I want to end, because brother Carmichael has a message for you. I’m sure he has a lot to tell you about his revolutionary struggle, about the revolutionary struggle. [uproar] OK, you asked for it, brothers. OK, we going to talk about law and order versus justice in America, then. You see, Lyndon Johnson can always sit up and talk about he can always raise an argument about law and order, because he never talks about justice. But black people fall for that same argument, and they go around talking about law breakers. We did not make the laws in this country. We are neither morally nor legally confined to those laws. Those laws that keep them up, keep us down. We got to begin to understand that. [applause] See, justice is a joke in this country, and it stinks of its hypocricy. Johnson is Hitler’s illegitimate child [applause] and J. Edgar Hoover is his half-sister. And we must conduct our struggle on this level. We are fighting enemies of the the people! America for centuries, for years have blackmail[ed] oppressed people with the threat of nuclear war, and war in general. The natural reaction becomes not to fear war. This is the lesson we learned from Viet Nam. [applause] They tell you your problem is unemployment. Well, I got a program that can employee every black person in this country over night. [uproar, applause] Ain’t nobody in Vietnam unemployed. Think about that we you need a job! [applause]

We talking about revolution because that’s the era that you’re caught in. You’re caught in a revolutionary era. See, black people are responding to a poem that Langston Hughes wrote a long time ago–a poem that was in the form a question that was never answered. The poem was “What Happens to a Dream Deferred?” It says, “What happens to a dream deferred? Does it dry up like a raisin in the sun? Or does it fester like a sore and then run? Or does it sag like a heavy load? Or does it explode?” Detroit answered that. [applause] See, they used to call it Detroit, now they {recording skips]. But America is moving to combat that. She’s saying, this summer, what we can’t buy off, we gonna kill off. That’s why she’s building up her armories. Understand that! This is what the National Guard is all about. This is what the new weapons are all about. You see, the poverty program for the last five years have been buy-off programs. In Harlem, which has been one of the greatest victims of the poverty program, how you act is nothing but an act; that’s all it is. They give the brothers forty-five dollars a week to go to manpower to come to class at manpower training. That forty-five dollars a week goes into drugs; that’s just enough to keep the brother hooked. That’s all–they pay you enough to keep you hooked. The poverty program was not designed to eliminate poverty. It does not speak about the ending [tape skip]. It does not speak about how poverty is embedded in this society. Rather, it talks about the effects of poverty, not the causes. Black people must address itself to the causes of poverty. That’s oppression in this country.

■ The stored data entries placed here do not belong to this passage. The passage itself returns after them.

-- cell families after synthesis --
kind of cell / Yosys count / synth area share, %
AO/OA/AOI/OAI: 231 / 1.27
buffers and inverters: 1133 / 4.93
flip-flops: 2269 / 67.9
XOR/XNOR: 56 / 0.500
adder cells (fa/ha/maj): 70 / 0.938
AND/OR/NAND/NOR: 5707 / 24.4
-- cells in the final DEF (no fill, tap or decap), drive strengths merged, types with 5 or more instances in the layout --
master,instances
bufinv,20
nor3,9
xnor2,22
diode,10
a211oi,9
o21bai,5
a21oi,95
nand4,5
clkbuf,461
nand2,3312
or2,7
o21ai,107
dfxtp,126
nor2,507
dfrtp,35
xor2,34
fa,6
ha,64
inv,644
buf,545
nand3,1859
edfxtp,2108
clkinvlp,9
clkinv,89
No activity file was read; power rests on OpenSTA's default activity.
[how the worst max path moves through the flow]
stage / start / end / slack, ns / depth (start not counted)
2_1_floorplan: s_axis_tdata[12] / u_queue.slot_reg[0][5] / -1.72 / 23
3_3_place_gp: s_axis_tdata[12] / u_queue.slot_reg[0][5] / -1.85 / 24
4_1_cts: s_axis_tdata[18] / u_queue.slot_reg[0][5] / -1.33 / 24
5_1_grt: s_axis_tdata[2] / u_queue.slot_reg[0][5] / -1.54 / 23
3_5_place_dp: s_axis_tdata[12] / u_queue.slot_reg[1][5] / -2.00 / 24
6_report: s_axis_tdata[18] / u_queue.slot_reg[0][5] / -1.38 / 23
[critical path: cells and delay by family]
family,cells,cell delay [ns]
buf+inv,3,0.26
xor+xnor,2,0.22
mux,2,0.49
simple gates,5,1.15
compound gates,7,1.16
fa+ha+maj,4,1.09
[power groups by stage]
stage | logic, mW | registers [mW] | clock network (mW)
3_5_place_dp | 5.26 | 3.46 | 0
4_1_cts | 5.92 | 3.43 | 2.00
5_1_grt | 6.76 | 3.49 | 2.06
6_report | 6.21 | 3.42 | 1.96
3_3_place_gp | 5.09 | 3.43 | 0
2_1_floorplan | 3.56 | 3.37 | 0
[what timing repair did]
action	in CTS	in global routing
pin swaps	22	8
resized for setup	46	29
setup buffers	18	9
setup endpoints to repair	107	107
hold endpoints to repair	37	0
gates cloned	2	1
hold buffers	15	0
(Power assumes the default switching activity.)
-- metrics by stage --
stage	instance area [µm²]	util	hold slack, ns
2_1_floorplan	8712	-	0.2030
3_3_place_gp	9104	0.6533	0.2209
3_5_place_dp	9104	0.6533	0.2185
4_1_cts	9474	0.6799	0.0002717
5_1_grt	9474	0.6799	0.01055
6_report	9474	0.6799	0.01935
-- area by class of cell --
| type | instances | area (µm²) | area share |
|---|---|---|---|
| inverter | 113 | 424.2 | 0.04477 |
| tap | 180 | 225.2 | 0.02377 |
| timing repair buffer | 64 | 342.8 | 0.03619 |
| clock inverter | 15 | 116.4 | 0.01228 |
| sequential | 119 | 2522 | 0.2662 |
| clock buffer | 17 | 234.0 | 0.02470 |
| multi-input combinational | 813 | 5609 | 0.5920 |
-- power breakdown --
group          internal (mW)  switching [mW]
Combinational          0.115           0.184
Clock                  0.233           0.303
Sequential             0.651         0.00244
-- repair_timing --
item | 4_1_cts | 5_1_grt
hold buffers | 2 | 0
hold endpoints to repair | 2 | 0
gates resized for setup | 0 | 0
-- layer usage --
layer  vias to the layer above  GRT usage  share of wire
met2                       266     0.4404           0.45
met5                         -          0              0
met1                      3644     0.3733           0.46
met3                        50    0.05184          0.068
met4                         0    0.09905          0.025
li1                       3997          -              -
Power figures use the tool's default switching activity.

So black people all across this country are uniting. They must unite, and they must organize themselves. Everybody has a responsibility in that community: women, men, children–take ’em out [of] the Boy Scouts and get you a black guard. [applause] You must begin to take over your institutions, your schools, because that’s where the young minds are. The last time I was out here was for the Watts picnic. See, I don’t believe that Watts burned down so that they can have a picnic every year. But what they did during that time was that they [tape skip]picnics on weekend notice they gather up seven thousand kids and took them off to a military camp. That’s a dangerous thing. Next year they say they hope to take a million. What if they took a million and they didn’t come back? Who going get ’em, chump? [applause] You must address yourself to these problems. These are the problems you live with daily. They don’t want your old hard heads; they want the young minds. You see, ours might be to do or die, but for the little brothers, theirs should be but to reason why. [applause]

So now, I really am going to end. [protests] Wait! And in ending, I’m going to end in the Swahili saying, it says [in Swahili], which means “We shall conquer without a doubt.” Black Power! [applause]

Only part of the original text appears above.